Will problems arise because of the squeeze out? - それってパージそのものですよ!


(6月ですね。先日、タイの大学の先生がこられたので、ゆりの里公園にお連れしました。)

 先日のブログ「I tried to exercise my Share Option, but −権利は行使したものの…」(リンク)で、とある未公開会社のライツオッファリングについて触れました。今回、別の未公開会社から「株式移転による完全親会社設立」について連絡がきました。

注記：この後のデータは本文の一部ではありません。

This is an optimization exercise on Yosys and OpenROAD, whose aim is small area, a short achievable clock period and few clock cycles per item, not a production implementation.
Function was checked by simulation only, so behaviour that the tests miss may differ from the original.
Power figures rest on the tool's default switching activity, not on a simulated workload.

==> design.v <==
module therm_rom_l2 (input wire cls, input wire [1:0] p, output wire [17:0] th);
    wire [2:0] a = {cls, p};
    assign th = (a[2] ? (a[1] ? (a[0] ? 18'd10782 : 18'd17378) : 18'd229376) : (a[1] ? (a[0] ? 18'd11152 : 18'd17728) : (a[0] ? 18'd160848 : 18'd229376)));
endmodule
module therm_rom_l3a (input wire cls, input wire [1:0] p, output wire [17:0] th);
    wire [2:0] a = {cls, p};
    assign th = (a[2] ? (a[1] ? (a[0] ? 18'd11270 : 18'd25104) : 18'd229376) : (a[1] ? (a[0] ? 18'd11737 : 18'd24186) : 18'd229376));
endmodule
module therm_rom_l3b (input wire cls, input wire [1:0] p, output wire [17:0] th);
    wire [2:0] a = {cls, p};
    assign th = (a[2] ? (a[1] ? (a[0] ? 18'd10501 : 18'd13872) : (a[0] ? 18'd97784 : 18'd229376)) : (a[1] ? (a[0] ? 18'd10790 : 18'd14472) : (a[0] ? 18'd73108 : 18'd229376)));
endmodule
module therm_rom_l4a (input wire cls, input wire [2:0] p, output wire [17:0] th);
    wire [3:0] a = {cls, p};
    assign th = (a[3] ? (a[2] ? (a[1] ? (a[0] ? 18'd10623 : 18'd11646) : (a[0] ? 18'd15301 : 18'd32280)) : (a[1] ? (a[0] ? 18'd154320 : 18'd229376) : 18'd229376)) : (a[2] ? (a[1] ? (a[0] ? 18'd10950 : 18'd12165) : (a[0] ? 18'd15838 : 18'd29726)) : (a[1] ? (a[0] ? 18'd106208 : 18'd229376) : 18'd229376)));
endmodule
module therm_rom_l4b (input wire cls, input wire [2:0] p, output wire [17:0] th);
    wire [3:0] a = {cls, p};
    assign th = (a[3] ? (a[2] ? (a[1] ? (a[0] ? 18'd10240 : 18'd10991) : (a[0] ? 18'd12871 : 18'd20456)) : (a[1] ? (a[0] ? 18'd65028 : 18'd229376) : 18'd229376)) : (a[2] ? (a[1] ? (a[0] ? 18'd10662 : 18'd11408) : (a[0] ? 18'd13470 : 18'd20384)) : (a[1] ? (a[0] ? 18'd52468 : 18'd229376) : 18'd229376)));
endmodule
module therm_rom_l5a (input wire cls, input wire [3:0] p, output wire [17:0] th);
    wire [4:0] a = {cls, p};
    assign th = (a[4] ? (a[3] ? (a[2] ? (a[1] ? (a[0] ? 18'd10240 : 18'd10697) : (a[0] ? 18'd11120 : 18'd11882)) : (a[1] ? (a[0] ? 18'd13328 : 18'd16241) : (a[0] ? 18'd22534 : 18'd37288))) : (a[2] ? (a[1] ? (a[0] ? 18'd79252 : 18'd197312) : 18'd229376) : 18'd229376)) : (a[3] ? (a[2] ? (a[1] ? (a[0] ? 18'd10722 : 18'd11045) : (a[0] ? 18'd11562 : 18'd12426)) : (a[1] ? (a[0] ? 18'd13933 : 18'd16704) : (a[0] ? 18'd22112 : 18'd33428))) : (a[2] ? (a[1] ? (a[0] ? 18'd61612 : 18'd130024) : 18'd229376) : 18'd229376)));
endmodule
module therm_rom_l5b (input wire cls, input wire [3:0] p, output wire [17:0] th);
    wire [4:0] a = {cls, p};
    assign th = (a[4] ? (a[3] ? (a[2] ? (a[1] ? (a[0] ? 18'd10240 : 18'd10558) : (a[0] ? 18'd10879 : 18'd11444)) : (a[1] ? (a[0] ? 18'd12486 : 18'd14521) : (a[0] ? 18'd18763 : 18'd28294))) : (a[2] ? (a[1] ? (a[0] ? 18'd54024 : 18'd122112) : 18'd229376) : 18'd229376)) : (a[3] ? (a[2] ? (a[1] ? (a[0] ? 18'd10607 : 18'd10865) : (a[0] ? 18'd11272 : 18'd11937)) : (a[1] ? (a[0] ? 18'd13071 : 18'd15100) : (a[0] ? 18'd18940 : 18'd26690))) : (a[2] ? (a[1] ? (a[0] ? 18'd45148 : 18'd87660) : (a[0] ? 18'd201056 : 18'd229376)) : 18'd229376)));
endmodule
module therm_rom_l6a (input wire cls, input wire [4:0] p, output wire [17:0] th);
    wire [5:0] a = {cls, p};
    assign th = (a[5] ? (a[4] ? (a[3] ? (a[2] ? (a[1] ? 18'd10240 : (a[0] ? 18'd10589 : 18'd10738)) : (a[1] ? (a[0] ? 18'd10933 : 18'd11192) : (a[0] ? 18'd11541 : 18'd12015))) : (a[2] ? (a[1] ? (a[0] ? 18'd12670 : 18'd13588) : (a[0] ? 18'd14893 : 18'd16782)) : (a[1] ? (a[0] ? 18'd19566 : 18'd23750) : (a[0] ? 18'd30174 : 18'd40264)))) : (a[3] ? (a[2] ? (a[1] ? (a[0] ? 18'd59176 : 18'd87896) : (a[0] ? 18'd137072 : 18'd229376)) : 18'd229376) : 18'd229376)) : (a[4] ? (a[3] ? (a[2] ? (a[1] ? (a[0] ? 18'd10634 : 18'd10755) : (a[0] ? 18'd10906 : 18'd11097)) : (a[1] ? (a[0] ? 18'd11338 : 18'd11647) : (a[0] ? 18'd12047 : 18'd12570))) : (a[2] ? (a[1] ? (a[0] ? 18'd13263 : 18'd14192) : (a[0] ? 18'd15454 : 18'd17194)) : (a[1] ? (a[0] ? 18'd19631 : 18'd23100) : (a[0] ? 18'd28134 : 18'd35580)))) : (a[3] ? (a[2] ? (a[1] ? (a[0] ? 18'd48608 : 18'd67028) : (a[0] ? 18'd96364 : 18'd144432)) : 18'd229376) : 18'd229376)));
endmodule
module therm_rom_l6b (input wire cls, input wire [4:0] p, output wire [17:0] th);
    wire [5:0] a = {cls, p};
    assign th = (a[5] ? (a[4] ? (a[3] ? (a[2] ? (a[1] ? 18'd10240 : (a[0] ? 18'd10529 : 18'd10659)) : (a[1] ? (a[0] ? 18'd10829 : 18'd11053) : (a[0] ? 18'd11353 : 18'd11759))) : (a[2] ? (a[1] ? (a[0] ? 18'd12316 : 18'd13090) : (a[0] ? 18'd14182 : 18'd15748)) : (a[1] ? (a[0] ? 18'd18036 : 18'd21440) : (a[0] ? 18'd26612 : 18'd34638)))) : (a[3] ? (a[2] ? (a[1] ? (a[0] ? 18'd49476 : 18'd71676) : (a[0] ? 18'd109104 : 18'd174240)) : 18'd229376) : 18'd229376)) : (a[4] ? (a[3] ? (a[2] ? (a[1] ? (a[0] ? 18'd10582 : 18'd10691) : (a[0] ? 18'd10826 : 18'd10996)) : (a[1] ? (a[0] ? 18'd11210 : 18'd11483) : (a[0] ? 18'd11834 : 18'd12291))) : (a[2] ? (a[1] ? (a[0] ? 18'd12892 : 18'd13693) : (a[0] ? 18'd14774 : 18'd16253)) : (a[1] ? (a[0] ? 18'd18308 : 18'd21210) : (a[0] ? 18'd25378 : 18'd31484)))) : (a[3] ? (a[2] ? (a[1] ? (a[0] ? 18'd42043 : 18'd56784) : (a[0] ? 18'd79952 : 18'd117360)) : (a[1] ? (a[0] ? 18'd179584 : 18'd229376) : 18'd229376)) : 18'd229376)));
endmodule
module therm_rom_l7a (input wire cls, input wire [5:0] p, output wire [17:0] th);
    wire [6:0] a = {cls, p};
    assign th = (a[6] ? (a[5] ? (a[4] ? (a[3] ? (a[2] ? (a[1] ? 18'd10240 : (a[0] ? 18'd10240 : 18'd10488)) : (a[1] ? (a[0] ? 18'd10543 : 18'd10606) : (a[0] ? 18'd10678 : 18'd10760))) : (a[2] ? (a[1] ? (a[0] ? 18'd10854 : 18'd10962) : (a[0] ? 18'd11086 : 18'd11230)) : (a[1] ? (a[0] ? 18'd11398 : 18'd11592) : (a[0] ? 18'd11820 : 18'd12086)))) : (a[3] ? (a[2] ? (a[1] ? (a[0] ? 18'd12399 : 18'd12768) : (a[0] ? 18'd13206 : 18'd13726)) : (a[1] ? (a[0] ? 18'd14348 : 18'd15092) : (a[0] ? 18'd15989 : 18'd17074))) : (a[2] ? (a[1] ? (a[0] ? 18'd18390 : 18'd20000) : (a[0] ? 18'd21974 : 18'd24408)) : (a[1] ? (a[0] ? 18'd27428 : 18'd31196) : (a[0] ? 18'd35924 : 18'd41891))))) : (a[4] ? (a[3] ? (a[2] ? (a[1] ? (a[0] ? 18'd51680 : 18'd62008) : (a[0] ? 18'd75340 : 18'd92672)) : (a[1] ? (a[0] ? 18'd115384 : 18'd145376) : (a[0] ? 18'd185344 : 18'd229376))) : 18'd229376) : 18'd229376)) : (a[5] ? (a[4] ? (a[3] ? (a[2] ? (a[1] ? (a[0] ? 18'd10594 : 18'd10647) : (a[0] ? 18'd10706 : 18'd10772)) : (a[1] ? (a[0] ? 18'd10846 : 18'd10928) : (a[0] ? 18'd11020 : 18'd11124))) : (a[2] ? (a[1] ? (a[0] ? 18'd11240 : 18'd11372) : (a[0] ? 18'd11522 : 18'd11692)) : (a[1] ? (a[0] ? 18'd11885 : 18'd12105) : (a[0] ? 18'd12357 : 18'd12647)))) : (a[3] ? (a[2] ? (a[1] ? (a[0] ? 18'd12980 : 18'd13365) : (a[0] ? 18'd13811 : 18'd14329)) : (a[1] ? (a[0] ? 18'd14934 : 18'd15642) : (a[0] ? 18'd16474 : 18'd17455))) : (a[2] ? (a[1] ? (a[0] ? 18'd18618 : 18'd20000) : (a[0] ? 18'd21650 : 18'd23632)) : (a[1] ? (a[0] ? 18'd26018 : 18'd28910) : (a[0] ? 18'd32432 : 18'd36740))))) : (a[4] ? (a[3] ? (a[2] ? (a[1] ? (a[0] ? 18'd43554 : 18'd50486) : (a[0] ? 18'd59130 : 18'd69980)) : (a[1] ? (a[0] ? 18'd83688 : 18'd101136) : (a[0] ? 18'd123488 : 18'd152368))) : (a[2] ? (a[1] ? (a[0] ? 18'd189952 : 18'd229376) : 18'd229376) : 18'd229376)) : 18'd229376)));
endmodule
module therm_rom_l7b (input wire cls, input wire [5:0] p, output wire [17:0] th);
    wire [6:0] a = {cls, p};
    assign th = (a[6] ? (a[5] ? (a[4] ? (a[3] ? (a[2] ? 18'd10240 : (a[1] ? (a[0] ? 18'd10515 : 18'd10574) : (a[0] ? 18'd10641 : 18'd10717))) : (a[2] ? (a[1] ? (a[0] ? 18'd10805 : 18'd10906) : (a[0] ? 18'd11022 : 18'd11156)) : (a[1] ? (a[0] ? 18'd11311 : 18'd11491) : (a[0] ? 18'd11702 : 18'd11947)))) : (a[3] ? (a[2] ? (a[1] ? (a[0] ? 18'd12236 : 18'd12576) : (a[0] ? 18'd12978 : 18'd13455)) : (a[1] ? (a[0] ? 18'd14023 : 18'd14703) : (a[0] ? 18'd15520 : 18'd16505))) : (a[2] ? (a[1] ? (a[0] ? 18'd17700 : 18'd19154) : (a[0] ? 18'd20936 : 18'd23126)) : (a[1] ? (a[0] ? 18'd25836 : 18'd29208) : (a[0] ? 18'd33424 : 18'd38732))))) : (a[4] ? (a[3] ? (a[2] ? (a[1] ? (a[0] ? 18'd47402 : 18'd56520) : (a[0] ? 18'd68244 : 18'd83432)) : (a[1] ? (a[0] ? 18'd103248 : 18'd129328) : (a[0] ? 18'd163920 : 18'd210208))) : 18'd229376) : 18'd229376)) : (a[5] ? (a[4] ? (a[3] ? (a[2] ? (a[1] ? (a[0] ? 18'd10570 : 18'd10620) : (a[0] ? 18'd10676 : 18'd10738)) : (a[1] ? (a[0] ? 18'd10808 : 18'd10886) : (a[0] ? 18'd10972 : 18'd11070))) : (a[2] ? (a[1] ? (a[0] ? 18'd11180 : 18'd11304) : (a[0] ? 18'd11445 : 18'd11604)) : (a[1] ? (a[0] ? 18'd11785 : 18'd11991) : (a[0] ? 18'd12227 : 18'd12497)))) : (a[3] ? (a[2] ? (a[1] ? (a[0] ? 18'd12807 : 18'd13165) : (a[0] ? 18'd13580 : 18'd14060)) : (a[1] ? (a[0] ? 18'd14620 : 18'd15274) : (a[0] ? 18'd16041 : 18'd16944))) : (a[2] ? (a[1] ? (a[0] ? 18'd18012 : 18'd19278) : (a[0] ? 18'd20788 : 18'd22596)) : (a[1] ? (a[0] ? 18'd24768 : 18'd27394) : (a[0] ? 18'd30584 : 18'd34476))))) : (a[4] ? (a[3] ? (a[2] ? (a[1] ? (a[0] ? 18'd40611 : 18'd46832) : (a[0] ? 18'd54566 : 18'd64244)) : (a[1] ? (a[0] ? 18'd76428 : 18'd91880) : (a[0] ? 18'd111608 : 18'd136992))) : (a[2] ? (a[1] ? (a[0] ? 18'd169904 : 18'd212928) : 18'd229376) : 18'd229376)) : 18'd229376)));
endmodule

 ここも10年以上前から株式を所有することになった、思い入れのある会社です。今回は前回のライツオッファリングではなく、株式移転です。

 「株式移転」って、聞いたことのあるようで、よくよく考えると聞き慣れない用語です。聞いたことがあるのは1999年の商法改正で導入された「株式交換」ですね。

 株式移転も株式交換も、買収される側の会社の株主は、その所有株式分に対し、親会社となる会社の新株を割り当てられ(交換し)ます。一緒のようなのですが、明らかに異なる部分は、前者が「新たに親となる会社を設立」して既存株主に新株式を割り当てるのに対し、後者は「すでに親(候補)となる会社が存在」していてその親会社が新たに発行する株式と交換する点です(ここでいう割り当てと交換は実質的には同じです)。

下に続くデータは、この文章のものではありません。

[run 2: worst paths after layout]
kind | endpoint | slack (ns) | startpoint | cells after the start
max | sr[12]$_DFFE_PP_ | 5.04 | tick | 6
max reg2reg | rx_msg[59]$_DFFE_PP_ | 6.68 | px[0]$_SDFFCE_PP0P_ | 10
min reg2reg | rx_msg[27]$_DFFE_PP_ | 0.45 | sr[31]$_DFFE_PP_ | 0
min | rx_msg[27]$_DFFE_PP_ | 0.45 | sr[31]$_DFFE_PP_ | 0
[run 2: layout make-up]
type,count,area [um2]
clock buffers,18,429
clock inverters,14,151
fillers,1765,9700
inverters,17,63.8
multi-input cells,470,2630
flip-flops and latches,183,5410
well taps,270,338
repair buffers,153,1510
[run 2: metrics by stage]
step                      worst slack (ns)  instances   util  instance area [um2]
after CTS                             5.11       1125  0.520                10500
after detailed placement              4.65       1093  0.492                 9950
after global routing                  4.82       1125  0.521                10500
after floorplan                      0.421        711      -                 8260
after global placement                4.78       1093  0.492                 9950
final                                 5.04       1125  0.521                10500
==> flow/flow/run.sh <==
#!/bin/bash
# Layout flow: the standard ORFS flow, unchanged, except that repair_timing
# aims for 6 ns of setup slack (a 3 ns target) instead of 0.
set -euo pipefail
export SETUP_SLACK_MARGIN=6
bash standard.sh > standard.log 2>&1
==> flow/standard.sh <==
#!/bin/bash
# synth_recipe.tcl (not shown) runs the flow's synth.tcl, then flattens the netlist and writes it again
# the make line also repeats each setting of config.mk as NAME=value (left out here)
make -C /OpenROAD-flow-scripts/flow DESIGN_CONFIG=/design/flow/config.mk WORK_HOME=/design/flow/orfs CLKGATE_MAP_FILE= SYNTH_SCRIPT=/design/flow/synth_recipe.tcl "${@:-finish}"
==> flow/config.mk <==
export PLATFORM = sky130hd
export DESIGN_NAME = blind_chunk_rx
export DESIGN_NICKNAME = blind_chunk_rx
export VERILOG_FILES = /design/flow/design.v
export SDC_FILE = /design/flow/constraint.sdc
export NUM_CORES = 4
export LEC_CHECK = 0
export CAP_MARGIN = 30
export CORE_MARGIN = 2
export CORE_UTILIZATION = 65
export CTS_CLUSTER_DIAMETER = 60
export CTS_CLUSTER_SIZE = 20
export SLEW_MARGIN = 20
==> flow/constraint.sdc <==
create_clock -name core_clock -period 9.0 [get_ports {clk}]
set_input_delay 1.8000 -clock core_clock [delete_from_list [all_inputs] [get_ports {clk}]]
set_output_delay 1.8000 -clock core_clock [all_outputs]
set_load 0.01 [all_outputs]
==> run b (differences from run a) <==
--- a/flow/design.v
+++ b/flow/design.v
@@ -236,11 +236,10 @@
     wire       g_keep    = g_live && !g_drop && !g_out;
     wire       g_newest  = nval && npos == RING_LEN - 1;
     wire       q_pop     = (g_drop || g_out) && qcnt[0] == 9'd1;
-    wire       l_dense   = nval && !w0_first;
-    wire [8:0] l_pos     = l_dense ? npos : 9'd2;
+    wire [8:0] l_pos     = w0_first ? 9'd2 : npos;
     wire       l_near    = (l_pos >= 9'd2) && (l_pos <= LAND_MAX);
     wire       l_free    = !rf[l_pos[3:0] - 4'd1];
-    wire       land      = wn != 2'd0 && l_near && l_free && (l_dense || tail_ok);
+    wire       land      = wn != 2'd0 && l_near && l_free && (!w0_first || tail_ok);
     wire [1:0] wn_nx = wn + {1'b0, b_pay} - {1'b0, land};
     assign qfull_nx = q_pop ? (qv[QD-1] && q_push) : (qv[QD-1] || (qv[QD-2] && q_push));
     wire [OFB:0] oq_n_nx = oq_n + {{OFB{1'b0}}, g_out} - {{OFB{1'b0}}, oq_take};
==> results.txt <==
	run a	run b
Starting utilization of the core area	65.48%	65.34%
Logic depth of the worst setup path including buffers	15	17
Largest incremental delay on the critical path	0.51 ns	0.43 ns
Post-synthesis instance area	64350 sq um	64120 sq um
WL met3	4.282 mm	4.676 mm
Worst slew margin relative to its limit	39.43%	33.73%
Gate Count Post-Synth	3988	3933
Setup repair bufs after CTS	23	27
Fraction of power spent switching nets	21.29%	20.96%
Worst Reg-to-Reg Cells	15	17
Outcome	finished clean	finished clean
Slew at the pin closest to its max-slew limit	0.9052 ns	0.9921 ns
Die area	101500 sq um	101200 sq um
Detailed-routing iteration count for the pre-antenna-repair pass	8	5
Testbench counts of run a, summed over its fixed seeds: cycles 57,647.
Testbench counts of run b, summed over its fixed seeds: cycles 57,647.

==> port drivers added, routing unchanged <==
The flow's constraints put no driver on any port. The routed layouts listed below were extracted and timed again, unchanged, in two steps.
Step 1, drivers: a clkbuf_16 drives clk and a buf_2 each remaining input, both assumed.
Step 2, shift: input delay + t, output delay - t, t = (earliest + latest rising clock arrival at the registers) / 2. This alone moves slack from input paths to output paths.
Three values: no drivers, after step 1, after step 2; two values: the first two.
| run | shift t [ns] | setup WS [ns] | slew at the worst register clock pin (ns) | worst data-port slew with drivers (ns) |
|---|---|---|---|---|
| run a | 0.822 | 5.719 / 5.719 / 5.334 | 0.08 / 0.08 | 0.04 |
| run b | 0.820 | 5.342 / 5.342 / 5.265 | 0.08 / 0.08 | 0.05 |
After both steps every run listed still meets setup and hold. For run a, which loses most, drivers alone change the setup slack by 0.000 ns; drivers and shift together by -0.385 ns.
This design comes from an exercise in tuning for small area, a short achievable clock period and few clock cycles on the open sky130 flow, not from production work. At most, simulation tests tie the RTL to the original design; equivalence was not proved. No functional check of the RTL was part of run 1. No activity file was given, so power comes from the tool's default toggle rates.

==> flow/design.v <==
module crc16_step1 (
    input  wire [15:0] c_in,     
    input  wire [7:0]  b,
    output wire [15:0] c_out
);
    function [15:0] step;
        input [15:0] c;
        input [7:0]  d;
        reg   [15:0] s;
        integer k;
        begin
            s = {c[7:0], c[15:8]} ^ {8'h00, d};
            for (k = 0; k < 8; k = k + 1)
                s = (s >> 1) ^ ({16{s[0]}} & 16'hA001);
            step = {s[7:0], s[15:8]};
        end
    endfunction
    assign c_out = step(c_in, b);
endmodule
module crc16_step2 (
    input  wire [15:0] c_in,
    input  wire [7:0]  b0,
    input  wire [7:0]  b1,
    output wire [15:0] c_out
);
    wire [15:0] c_mid;
    crc16_step1 u0 (.c_in(c_in),  .b(b0), .c_out(c_mid));
    crc16_step1 u1 (.c_in(c_mid), .b(b1), .c_out(c_out));
endmodule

 つまり後者は、主にM&Aで使い勝手の良いスキームということです。しかも1999年までの買収は多額のキャッシュを準備して対象企業の株式を買い取りましたが、株式交換では新株の発行によりキャッシュレスで買収できるわけですから、買収する側には大きなメリットがあります(もちろん新株発行による既存株主持ち分の希薄化など、デメリットと想定されるものも存在します)。

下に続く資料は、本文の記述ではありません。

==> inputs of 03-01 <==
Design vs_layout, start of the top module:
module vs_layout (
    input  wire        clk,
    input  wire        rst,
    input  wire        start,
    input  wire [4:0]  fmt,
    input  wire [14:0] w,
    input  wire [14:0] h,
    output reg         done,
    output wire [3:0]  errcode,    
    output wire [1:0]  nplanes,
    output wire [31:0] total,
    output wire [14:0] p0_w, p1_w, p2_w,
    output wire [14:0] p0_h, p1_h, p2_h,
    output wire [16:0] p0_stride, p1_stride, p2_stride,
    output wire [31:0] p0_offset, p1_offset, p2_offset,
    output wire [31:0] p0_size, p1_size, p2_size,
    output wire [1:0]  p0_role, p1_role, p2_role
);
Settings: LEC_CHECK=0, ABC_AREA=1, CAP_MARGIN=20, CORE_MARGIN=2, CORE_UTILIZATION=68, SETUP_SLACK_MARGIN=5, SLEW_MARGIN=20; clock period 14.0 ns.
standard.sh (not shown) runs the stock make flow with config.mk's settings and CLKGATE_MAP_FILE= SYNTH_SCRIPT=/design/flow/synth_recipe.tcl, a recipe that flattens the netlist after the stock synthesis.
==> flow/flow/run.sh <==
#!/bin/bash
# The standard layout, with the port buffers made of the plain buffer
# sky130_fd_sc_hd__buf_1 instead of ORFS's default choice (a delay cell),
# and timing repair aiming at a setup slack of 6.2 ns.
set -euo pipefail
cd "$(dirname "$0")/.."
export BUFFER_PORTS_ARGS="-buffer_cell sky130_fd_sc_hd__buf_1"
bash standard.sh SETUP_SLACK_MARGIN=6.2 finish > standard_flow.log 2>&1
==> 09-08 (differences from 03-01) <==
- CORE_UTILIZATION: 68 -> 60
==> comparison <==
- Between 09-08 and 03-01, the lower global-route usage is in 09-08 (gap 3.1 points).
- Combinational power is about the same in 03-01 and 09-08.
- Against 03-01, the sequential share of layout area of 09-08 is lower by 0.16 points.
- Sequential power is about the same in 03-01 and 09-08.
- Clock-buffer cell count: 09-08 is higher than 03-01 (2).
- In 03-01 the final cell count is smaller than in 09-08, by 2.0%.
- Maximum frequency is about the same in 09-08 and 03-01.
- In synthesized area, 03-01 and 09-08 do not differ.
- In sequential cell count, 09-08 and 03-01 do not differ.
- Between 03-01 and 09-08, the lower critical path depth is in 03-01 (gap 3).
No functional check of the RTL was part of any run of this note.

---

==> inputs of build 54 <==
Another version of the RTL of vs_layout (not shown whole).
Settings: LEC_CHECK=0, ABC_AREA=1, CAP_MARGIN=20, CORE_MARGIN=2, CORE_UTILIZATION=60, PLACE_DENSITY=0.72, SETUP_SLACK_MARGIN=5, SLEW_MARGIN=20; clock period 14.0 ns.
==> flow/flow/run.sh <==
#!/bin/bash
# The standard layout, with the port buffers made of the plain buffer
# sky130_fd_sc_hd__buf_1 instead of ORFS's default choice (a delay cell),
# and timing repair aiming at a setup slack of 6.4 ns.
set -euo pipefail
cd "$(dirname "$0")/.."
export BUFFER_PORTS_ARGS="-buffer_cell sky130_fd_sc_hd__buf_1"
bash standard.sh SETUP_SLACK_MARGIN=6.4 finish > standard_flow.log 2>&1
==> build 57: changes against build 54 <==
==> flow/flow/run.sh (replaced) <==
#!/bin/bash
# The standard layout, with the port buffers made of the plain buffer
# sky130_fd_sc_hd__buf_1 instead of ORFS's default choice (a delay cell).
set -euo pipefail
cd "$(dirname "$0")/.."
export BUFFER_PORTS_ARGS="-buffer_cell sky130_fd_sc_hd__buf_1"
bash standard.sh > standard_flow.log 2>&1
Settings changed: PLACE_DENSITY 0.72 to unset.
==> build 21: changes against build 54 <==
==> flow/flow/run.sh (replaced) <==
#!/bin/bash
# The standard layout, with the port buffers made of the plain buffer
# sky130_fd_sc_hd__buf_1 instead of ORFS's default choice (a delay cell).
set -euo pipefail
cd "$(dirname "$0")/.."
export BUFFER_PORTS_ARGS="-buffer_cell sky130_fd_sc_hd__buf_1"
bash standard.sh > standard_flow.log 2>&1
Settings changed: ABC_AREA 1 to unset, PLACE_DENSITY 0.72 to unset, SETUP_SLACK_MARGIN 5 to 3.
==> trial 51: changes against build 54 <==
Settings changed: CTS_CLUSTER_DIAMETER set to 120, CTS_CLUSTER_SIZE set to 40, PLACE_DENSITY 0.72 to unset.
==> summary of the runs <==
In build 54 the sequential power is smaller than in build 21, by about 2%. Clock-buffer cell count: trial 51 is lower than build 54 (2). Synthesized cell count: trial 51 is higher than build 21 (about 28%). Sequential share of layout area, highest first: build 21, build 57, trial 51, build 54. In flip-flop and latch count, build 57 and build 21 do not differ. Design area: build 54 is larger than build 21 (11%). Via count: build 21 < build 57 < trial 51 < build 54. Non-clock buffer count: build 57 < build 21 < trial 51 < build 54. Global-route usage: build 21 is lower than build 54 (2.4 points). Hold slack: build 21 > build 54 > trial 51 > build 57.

 そのような「株式交換」に対し、よく似た「株式移転」のほうは、どういうときに使われるのでしょうか。もちろん新たに親となる会社を作るわけですから、これまでの「単純にA社がB社を買収する」というようなものとは少し異なります(もちろん同手法によるM&Aは可能で、そのような場合も存在します)。今回の表向きの目的を会社側はこう説明しています。
1.経営効率向上 2.組織再編の柔軟性と機動性 3.グループの最適化とカバナンス強化
 う〜ん、表向きの目的のような…といいますが、確かにそのとおりなのですが、これらの言葉の裏で重要な影響を及ぼす文言、「既存株式1000株に対し、新会社株式を1株を割り当てる」がポイントになります。どうやら「スクィーズ・アウト(squeeze out)」といわれる「少数株主の閉め出し」を目的と捉えることができそうです。もちろん締め出される少数株主には金銭が交付されます。反対株主(および反対でなくても少数株主)には、旧株式の一株純資産以上の額を提示されています(今回も未公開会社ですから、一株純資産額が基準のようです。ただし手間や期間、みなし配当、その他の税務も考えねばなりません)。

 同社はこれまで100株単位でしたから、今回の株式移転で一定数の株主が排除されます。その結果の1.2.3.でしょうか?(笑)

 今回の場合、端数にならないことから私は締め出しを食らわないので、引き続き同社を応援したいと思います。しかし「スクィーズ・アウト(squeeze out)」って、少数株主を会社の意向に反するとみなせば、政府等が反対思想の人々を締め出す「パージ(purge)」そのものですよね。そして今回の同社の決定は、裏に切れ者の存在を感じます。誰なんでしょうね?

 さてもう中旬を超えました。6月のしろたんは、イタリア「ゴンドラにゆられて」だそうです。